#### Supplied data

## src/rtl/rv_fetch_align.sv

```systemverilog
//==============================================================================
// Module      : rv_fetch_align
// Description : Fetch-word to instruction aligner with optional RVC support.
//               Define RV_EXT_C_EN to enable the halfword buffer and the
//               compressed-instruction expander.
// Revision    : 1.0 - initial release
//==============================================================================
`default_nettype none
`timescale 1ns/1ps

`ifdef RV_EXT_C_EN
module rv_fetch_align_rvc (
    input  logic [15:0] i_c,
    output logic [31:0] o_instr,
    output logic        o_illegal
);
    logic [4:0] w_rd;
    logic [4:0] w_rs2;
    logic [4:0] w_rdp;
    logic [4:0] w_rs1p;
    logic       w_c12;

    assign w_rd   = i_c[11:7];
    assign w_rs2  = i_c[6:2];
    assign w_rdp  = {2'b01, i_c[4:2]};
    assign w_rs1p = {2'b01, i_c[9:7]};
    assign w_c12  = i_c[12];

    always_comb begin
        o_instr   = 32'h0;
        o_illegal = 1'b0;
        case (i_c[1:0])
            2'b00: begin
                case (i_c[15:13])
                    3'b000: begin
                        o_instr   = {2'b00, i_c[10:7], i_c[12:11], i_c[5], i_c[6], 2'b00,
                                     5'd2, 3'b000, w_rdp, 7'b0010011};
                        o_illegal = (i_c[12:5] == 8'h00);
                    end
                    3'b010:  o_instr = {5'b0, i_c[5], i_c[12:10], i_c[6], 2'b00,
                                        w_rs1p, 3'b010, w_rdp, 7'b0000011};
                    3'b110:  o_instr = {5'b0, i_c[5], i_c[12], w_rdp, w_rs1p, 3'b010,
                                        i_c[11:10], i_c[6], 2'b00, 7'b0100011};
                    default: o_illegal = 1'b1;
                endcase
            end
            2'b01: begin
                case (i_c[15:13])
                    3'b000: o_instr = {{7{w_c12}}, i_c[6:2], w_rd, 3'b000, w_rd, 7'b0010011};
                    3'b001, 3'b101: begin
                        o_instr = {w_c12, i_c[8], i_c[10:9], i_c[6], i_c[7], i_c[2], i_c[11],
                                   i_c[5:3], w_c12, {8{w_c12}},
                                   (i_c[15] ? 5'd0 : 5'd1), 7'b1101111};
                    end
                    3'b010: o_instr = {{7{w_c12}}, i_c[6:2], 5'd0, 3'b000, w_rd, 7'b0010011};
                    3'b011: begin
                        o_illegal = ({w_c12, i_c[6:2]} == 6'd0);
                        if (w_rd == 5'd2)
                            o_instr = {{3{w_c12}}, i_c[4:3], i_c[5], i_c[2], i_c[6], 4'b0000,
                                       5'd2, 3'b000, 5'd2, 7'b0010011};
                        else
                            o_instr = {{15{w_c12}}, i_c[6:2], w_rd, 7'b0110111};
                    end
                    3'b100: begin
                        case (i_c[11:10])
                            2'b00: begin
                                o_instr   = {7'b0000000, i_c[6:2], w_rs1p, 3'b101, w_rs1p, 7'b0010011};
                                o_illegal = w_c12;
                            end
                            2'b01: begin
                                o_instr   = {7'b0100000, i_c[6:2], w_rs1p, 3'b101, w_rs1p, 7'b0010011};
                                o_illegal = w_c12;
                            end
                            2'b10: o_instr = {{7{w_c12}}, i_c[6:2], w_rs1p, 3'b111, w_rs1p, 7'b0010011};
                            default: begin
                                o_illegal = w_c12;
                                case (i_c[6:5])
                                    2'b00:   o_instr = {7'b0100000, w_rdp, w_rs1p, 3'b000, w_rs1p, 7'b0110011};
                                    2'b01:   o_instr = {7'b0000000, w_rdp, w_rs1p, 3'b100, w_rs1p, 7'b0110011};
                                    2'b10:   o_instr = {7'b0000000, w_rdp, w_rs1p, 3'b110, w_rs1p, 7'b0110011};
                                    default: o_instr = {7'b0000000, w_rdp, w_rs1p, 3'b111, w_rs1p, 7'b0110011};
                                endcase
                            end
                        endcase
                    end
                    default: begin
                        o_instr = {{4{w_c12}}, i_c[6:5], i_c[2], 5'd0, w_rs1p, {2'b00, i_c[13]},
                                   i_c[11:10], i_c[4:3], w_c12, 7'b1100011};
                    end
                endcase
            end
            2'b10: begin
                case (i_c[15:13])
                    3'b000: begin
                        o_instr   = {7'b0000000, i_c[6:2], w_rd, 3'b001, w_rd, 7'b0010011};
                        o_illegal = w_c12;
                    end
                    3'b010: begin
                        o_instr   = {4'b0000, i_c[3:2], w_c12, i_c[6:4], 2'b00,
                                     5'd2, 3'b010, w_rd, 7'b0000011};
                        o_illegal = (w_rd == 5'd0);
                    end
                    3'b100: begin
                        if (!w_c12) begin
                            if (w_rs2 == 5'd0) begin
                                o_instr   = {12'h000, w_rd, 3'b000, 5'd0, 7'b1100111};
                                o_illegal = (w_rd == 5'd0);
                            end else begin
                                o_instr = {7'b0000000, w_rs2, 5'd0, 3'b000, w_rd, 7'b0110011};
                            end
                        end else if (w_rs2 == 5'd0 && w_rd == 5'd0) begin
                            o_instr = 32'h00100073;
                        end else if (w_rs2 == 5'd0) begin
                            o_instr = {12'h000, w_rd, 3'b000, 5'd1, 7'b1100111};
                        end else begin
                            o_instr = {7'b0000000, w_rs2, w_rd, 3'b000, w_rd, 7'b0110011};
                        end
                    end
                    3'b110:  o_instr = {4'b0000, i_c[8:7], w_c12, w_rs2, 5'd2, 3'b010,
                                        i_c[11:9], 2'b00, 7'b0100011};
                    default: o_illegal = 1'b1;
                endcase
            end
            default: o_illegal = 1'b1;
        endcase
    end
endmodule
`endif

module rv_fetch_align (
    input  logic        i_clk,
    input  logic        i_reset,
    input  logic        i_flush,
    input  logic [31:0] i_flush_pc,
    output logic [31:0] o_fetch_addr,
    input  logic        i_mem_valid,
    input  logic [31:0] i_mem_data,
    output logic        o_mem_ready,
    output logic        o_instr_valid,
    input  logic        i_instr_ready,
    output logic [31:0] o_instr,
    output logic [31:0] o_instr_pc,
    output logic        o_instr_comp,
    output logic        o_instr_illegal
);
    logic [31:0] r_fetch_addr;
    logic [31:0] r_head_pc;
    logic        r_out_valid;
    logic [31:0] r_out_instr;
    logic [31:0] r_out_pc;
    logic        r_out_comp;
    logic        r_out_ill;

    logic        w_avail;
    logic        w_load;
    logic        w_accept;
    logic [31:0] w_nxt_instr;
    logic        w_nxt_comp;
    logic        w_nxt_ill;
    logic [2:0]  w_pop_bytes;
    logic [31:0] w_flush_head;

    assign w_load = w_avail & (~r_out_valid | i_instr_ready);

`ifdef RV_EXT_C_EN
    logic [47:0] r_buf;
    logic [1:0]  r_hw_cnt;
    logic        r_skip;
    logic [15:0] w_head;
    logic        w_head_is32;
    logic [1:0]  w_pop;
    logic [1:0]  w_cnt_left;
    logic [47:0] w_buf_left;
    logic [47:0] w_buf_nxt;
    logic [1:0]  w_cnt_nxt;
    logic [31:0] w_app_data;
    logic [1:0]  w_app_n;
    logic [31:0] w_exp_instr;
    logic        w_exp_ill;
    logic        w_unused_pc0;

    assign w_head       = r_buf[15:0];
    assign w_head_is32  = &w_head[1:0];
    assign w_avail      = w_head_is32 ? (r_hw_cnt >= 2'd2) : (r_hw_cnt >= 2'd1);
    assign w_pop        = w_load ? (w_head_is32 ? 2'd2 : 2'd1) : 2'd0;
    assign w_cnt_left   = r_hw_cnt - w_pop;
    assign o_mem_ready  = ~i_reset & ~i_flush & (w_cnt_left <= 2'd1);
    assign w_accept     = i_mem_valid & o_mem_ready;
    assign w_flush_head = {i_flush_pc[31:1], 1'b0};
    assign w_unused_pc0 = i_flush_pc[0];

    rv_fetch_align_rvc u_rvc (
        .i_c       (w_head),
        .o_instr   (w_exp_instr),
        .o_illegal (w_exp_ill)
    );

    assign w_nxt_instr = w_head_is32 ? r_buf[31:0] : w_exp_instr;
    assign w_nxt_comp  = ~w_head_is32;
    assign w_nxt_ill   = ~w_head_is32 & ((w_head == 16'h0000) | w_exp_ill);
    assign w_pop_bytes = w_head_is32 ? 3'd4 : 3'd2;

    // The first word after a redirect to an odd halfword contributes only its upper half.
    assign w_app_data  = r_skip ? {16'h0000, i_mem_data[31:16]} : i_mem_data;
    assign w_app_n     = r_skip ? 2'd1 : 2'd2;
    assign w_buf_left  = r_buf >> {w_pop, 4'b0000};

    always_comb begin
        w_buf_nxt = w_buf_left;
        w_cnt_nxt = w_cnt_left;
        if (w_accept) begin
            if (w_cnt_left == 2'd0)
                w_buf_nxt = {16'h0000, w_app_data};
            else
                w_buf_nxt = {w_app_data, w_buf_left[15:0]};
            w_cnt_nxt = w_cnt_left + w_app_n;
        end
    end

    always_ff @(posedge i_clk) begin
        if (i_reset) begin
            r_buf    <= 48'h0;
            r_hw_cnt <= 2'd0;
            r_skip   <= 1'b0;
        end else if (i_flush) begin
            r_hw_cnt <= 2'd0;
            r_skip   <= i_flush_pc[1];
        end else begin
            r_buf    <= w_buf_nxt;
            r_hw_cnt <= w_cnt_nxt;
            if (w_accept)
                r_skip <= 1'b0;
        end
    end
`else
    logic [31:0] r_word;
    logic        r_full;
    logic [1:0]  w_unused_pc_lsb;

    assign w_avail         = r_full;
    assign o_mem_ready     = ~i_reset & ~i_flush & (~r_full | w_load);
    assign w_accept        = i_mem_valid & o_mem_ready;
    assign w_flush_head    = {i_flush_pc[31:2], 2'b00};
    assign w_unused_pc_lsb = i_flush_pc[1:0];

    assign w_nxt_instr = r_word;
    assign w_nxt_comp  = 1'b0;
    assign w_nxt_ill   = ~&r_word[1:0];
    assign w_pop_bytes = 3'd4;

    always_ff @(posedge i_clk) begin
        if (i_reset) begin
            r_word <= 32'h0;
            r_full <= 1'b0;
        end else if (i_flush) begin
            r_full <= 1'b0;
        end else begin
            r_full <= w_accept | (r_full & ~w_load);
            if (w_accept)
                r_word <= i_mem_data;
        end
    end
`endif

    // Output register only advances when empty or being consumed, so a stalled
    // consumer sees stable values.
    always_ff @(posedge i_clk) begin
        if (i_reset) begin
            r_fetch_addr <= 32'h0;
            r_head_pc    <= 32'h0;
            r_out_valid  <= 1'b0;
            r_out_instr  <= 32'h0;
            r_out_pc     <= 32'h0;
            r_out_comp   <= 1'b0;
            r_out_ill    <= 1'b0;
        end else if (i_flush) begin
            r_fetch_addr <= {i_flush_pc[31:2], 2'b00};
            r_head_pc    <= w_flush_head;
            r_out_valid  <= 1'b0;
        end else begin
            if (w_accept)
                r_fetch_addr <= r_fetch_addr + 32'd4;
            if (w_load) begin
                r_out_valid <= 1'b1;
                r_out_instr <= w_nxt_instr;
                r_out_pc    <= r_head_pc;
                r_out_comp  <= w_nxt_comp;
                r_out_ill   <= w_nxt_ill;
                r_head_pc   <= r_head_pc + {29'd0, w_pop_bytes};
            end else if (i_instr_ready) begin
                r_out_valid <= 1'b0;
            end
        end
    end

    assign o_fetch_addr    = r_fetch_addr;
    assign o_instr_valid   = r_out_valid;
    assign o_instr         = r_out_instr;
    assign o_instr_pc      = r_out_pc;
    assign o_instr_comp    = r_out_comp;
    assign o_instr_illegal = r_out_ill;
endmodule

`default_nettype wire

```

## config.mk

```make
export PLATFORM = sky130hd
export DESIGN_NAME = rv_fetch_align
export DESIGN_NICKNAME = d
export VERILOG_FILES = /design/src/rtl/rv_fetch_align.sv
export SDC_FILE = /design/constraint.sdc
export NUM_CORES = 1
export LEC_CHECK = 0
export ABC_AREA = 1
export BUFFER_PORTS_ARGS = -buffer_cell sky130_fd_sc_hd__buf_2
export CAP_MARGIN = 15
export CORE_MARGIN = 1
export CORE_UTILIZATION = 59
export DETAILED_ROUTE_END_ITERATION = 16
export GPL_ROUTABILITY_DRIVEN = 1
export PLACE_DENSITY_LB_ADDON = 0.12
export SLEW_MARGIN = 20
export SYNTH_ARGS = -nofsm -noshare
export SYNTH_HDL_FRONTEND = slang
export SYNTH_SLANG_ARGS = --single-unit
```

## constraint.sdc

```tcl
create_clock -name i_clk -period 3.1 [get_ports i_clk]
set_input_delay 0.155 -clock i_clk [delete_from_list [all_inputs] [get_ports i_clk]]
set_output_delay 0.155 -clock i_clk [all_outputs]
set_load 0.03 [all_outputs]
```

# [Word level (Yosys, flattened, before mapping)]
# Cells that the tools add are included.
[totals] register_bits=163 elab_cells=39 output_inout_bits=100 input_bits=69
[op_classes] n_bitwise=13 n_reduce_logical=8 addsub=2 muxes=6
[op_table] op="2-to-1 mux 32 bit" count=4
[op_table] op="adder 32 x 3 -> 32 bit (second input constant)" count=2
[op_table] op="AND reduction 2 bit" count=3
[op_table] op="nonzero test 2 bit" count=3
[op_table] op="bitwise AND 1 bit" count=5
[op_table] op="NOT 1 bit" count=5
[op_table] op="bitwise OR 1 bit" count=3
[op_table] op="2-to-1 mux 1 bit" count=2
[op_table] op="OR reduction 2 bit" count=1
[op_table] op="zero test 1 bit" count=1

# [Depth between registers and ports, before layout]
[logic_depth] word_depth=8 ltp_mapped=12

# [Least setup slack after synthesis]
# No wires, ideal clock.
[synth_path] kind="register to register" from="register r_fetch_addr[2], in the netlist o_fetch_addr[2]" to="register r_fetch_addr[22], in the netlist o_fetch_addr[22]" path_stages_with_launch=11 n_path_buf=0 period_less_slack_ns=1.743 arrival_time_ns=1.616 required_time_ns=2.972 slack_ns=1.357 path_cell_list="dfxtp_1 -> ha_1 -> nand2_2 -> nor2_4 -> nand2_2 -> nor2_4 -> nand2_1 -> nand2_1 -> nand2_1 -> a21oi_1 -> nor2_1"
[synth_between] elab_chain_len=3
[synth_rtl] element="from (decl)" line_no="146" rtl="logic [31:0] r_fetch_addr;"
[synth_rtl] element="from (signal assigned)" line_no="277" rtl="r_fetch_addr <= {i_flush_pc[31:2], 2'b00};"
[synth_rtl] element="from (signal assigned)" line_no="282" rtl="r_fetch_addr <= r_fetch_addr + 32'd4;"
[synth_rtl] element="adder 32 x 3 -> 32 bit" line_no="282"
[synth_rtl] element="2-to-1 mux 32 bit" line_no="281" rtl="if (w_accept)"
[synth_rtl] element="2-to-1 mux 32 bit" line_no="276" rtl="end else if (i_flush) begin"
# No other way between the ends. The select of a mux whose other input is x is not followed.
# A chain may end at the register's enable or synchronous reset.

# [Worst setup path after layout]
[layout_path] from="register r_fetch_addr[2], in the netlist o_fetch_addr[2]" to="register r_fetch_addr[16], in the netlist o_fetch_addr[16]"
# Same word-level chain as after synthesis.

==> results.cfg <==
[clocking]
ctsLongestPathBuffers = 2
cts_tree = done
cts_resized = 0
clock_latency_ns = 0.42
path_clk_slew_ns = 0.06
cts_sinks = 157
cts_root_buf = clkbuf_16
h-tree-depth = 4
cts_made_buffers = 17

[sta]
rsz0062_at_grt = false
setup_tns_ns = 0
fin_skew_ns = 0.00973
finalCriticalPeriod_ns = 1.98
setup_viol = 0
slew_viol_final = 0
slew_headroom = 0.476
whs_ns = 0.0260
clock.fmax_ghz = 0.505
worstMarginPinSlew_ns = 0.783
hold_violations = 0
finalCritPeriodShare = 0.638

[global_route]
grt_max_degree = 70
grt_pass1_vias = 7183
track_usage = 0.334
antenna_found_initial = 0
grt_pass1_wl_um = 34400
grt-ovfl-total = 0

[logic_synthesis]
synth_cells = 1135
async_reset_ff_frac = 0
synth-seq-cells = 157
netlist_area_um2 = 7560
yosysMostFrequentCell = nand2_1
synth_top_area_share = 0.416
synth.yosys.warnings = 0
synth_commonest_cells = nand2_1 (287), nor2_1 (201), dfxtp_1 (157), inv_1 (100), o21ai_0 (92)
synth_edf_count = 0
synth.largest_area_cell = dfxtp_1
yosysUniqueCellTypes = 38
yosys-top-cells-area = dfxtp_1 (42%), nand2_1 (14%), nor2_1 (10%)
yosysSeqAreaShare = 0.416
synth-main-ff-cell = dfxtp_1
avgSynthCellArea_um2 = 6.66

[setup_path]
start_kind = flip-flop
path_class = flip-flop to flip-flop
critPathMaxFanout = 7
critical_path_required_ns = 3.38
cp.arrival_ns = 2.26
endpoint_kind = flip-flop

[finish]
instances_no_fill = 1487
syn2layout_area_growth_pct = 22.9
nNetsFinal = 1376
drive_gt1_frac = 0.184
design_area_um2 = 9290

[power_and_ir_drop]
power_frac_seq = 0.461
cellPowerDensity_nw_per_um2 = 505
p_leak_nw = 4.38
switching_share = 0.261
p_clk_frac = 0.441
switchingPower_mw = 1.23
ir_drop_v = 0.000465
power.total_mw = 4.69
p_comb_frac = 0.097
power.internal_mw = 3.47

[placement]
placed_area_um2 = 8390
hpwl_um = 14700
gp_congestion = 0.915
io_buffers = 161
dp_cells = 1423

[detailed_routing]
num_vias = 7920
vias_per_cell = 5.33
route.detailed.drc = 0
drtPass1Iterations = 5
final_antenna_net_count = 0
wl_um = 21800
routedWlPerCell_um = 14.6
drt_iter0_drc = 680

[status]
status = complete, no violations

[floorplanning]
start_util = 0.616
die_x_um = 115
rows = 40
pin_count = 169
core_um2 = 12300
die-area_um2 = 13300
die_h_um = 115

[min_path]
hp-class = input pin to flip-flop

[flow_run]
maxCapViolations = 0
[layer usage]
layer  vias to the layer above  GRT usage  part of all wire
met4                         0      0.167             0.038
met3                        52     0.0717             0.062
met5                         -          0                 0
li1                       3957          -                 -
met1                      3610      0.403              0.42
met2                       301      0.563              0.48
[metrics by stage]
stage | utilization | worst slack [ns]
4_1_cts | 0.757 | 1.18
6_report | 0.758 | 1.12
5_1_grt | 0.757 | 1.01
3_3_place_gp | 0.684 | 1.03
3_5_place_dp | 0.684 | 0.987
2_1_floorplan | - | 1.36
[cells in the final DEF, fill, tap and decap left out, types with 8 or more instances in the layout]
cell type,Yosys,routed
inv_1,100,99
nand3b_1,9,9
nor2_2,14,13
clkbuf_16,0,17
buf_4,10,12
a21oi_1,72,72
nand3_1,55,55
nand2_2,8,8
dfxtp_1,157,157
o21ai_0,92,92
nand2_1,287,287
dlygate4sd3_1,0,31
o21ai_1,8,8
nand4_1,14,14
buf_2,21,161
nor2_1,201,201
a31oi_1,11,11
[critical path, cell delays in order, from the launching register on]
cell,delay [ns]
dfxtp_1,0.51
ha_1,0.27
nand3_1,0.12
nor2_1,0.38
nand3_1,0.20
xor2_1,0.18
a21oi_1,0.12
nor2_1,0.05
[area by class of cell]
cell class,count,area (um2)
antenna,1,2.50
inverter,104,390
timing repair buffer,205,1230
tap,168,210
multi-input combinational,820,3730
clock inverter,11,133
sequential,157,3140
fill,1009,2970
clock buffer,21,450
[worst paths after layout]
| check | from | end | slack, ns | depth (start not counted) |
|---|---|---|---|---|
| hold reg to reg | r_word[1] | r_word[1] | 0.47 | 2 |
| hold / removal | i_flush_pc[2] | o_fetch_addr[2] | 0.03 | 3 |
| setup reg to reg | o_fetch_addr[2] | o_fetch_addr[16] | 1.12 | 7 |
| setup / recovery | o_fetch_addr[2] | o_fetch_addr[16] | 1.12 | 7 |
[flip-flops by register name, indices dropped and copies added, names as in the netlist]
signal / cells
o_instr: 32
r_word: 32
o_instr_illegal: 1
r_full: 1
o_instr_pc: 30
r_head_pc: 30
o_instr_valid: 1
o_fetch_addr: 30
[cell families after synthesis]
family | Yosys count | share of synthesized area
compound gates | 195 | 0.135
fa+ha+maj | 2 | 0.00331
flops | 157 | 0.416
xor+xnor | 7 | 0.00811
buf+inv | 162 | 0.0929
simple gates | 611 | 0.344
other cells | 1 | 0.000496
[timing repair]
action | 4_1_cts | 5_1_grt
hold endpoints to repair | 31 | 0
setup buffers | 0 | 0
hold buffers | 31 | 0
endpoints found under the setup margin | 0 | 0
[power by group through the flow]
stage	combinational [mW]	clock, mW	sequential, mW
floorplan	0.230	0	2.25
global placement	0.412	0	2.21
detailed placement	0.419	0	2.21
CTS	0.451	2.08	2.16
global route	0.499	2.18	2.17
finish	0.457	2.07	2.17
Note: power is estimated with default switching activity, not from simulation.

########

Problem to solve: Every line above that includes the word "other" should be listed.

Completed task:
# No other way between the ends. The select of a mux whose other input is x is not followed.
other cells | 1 | 0.000496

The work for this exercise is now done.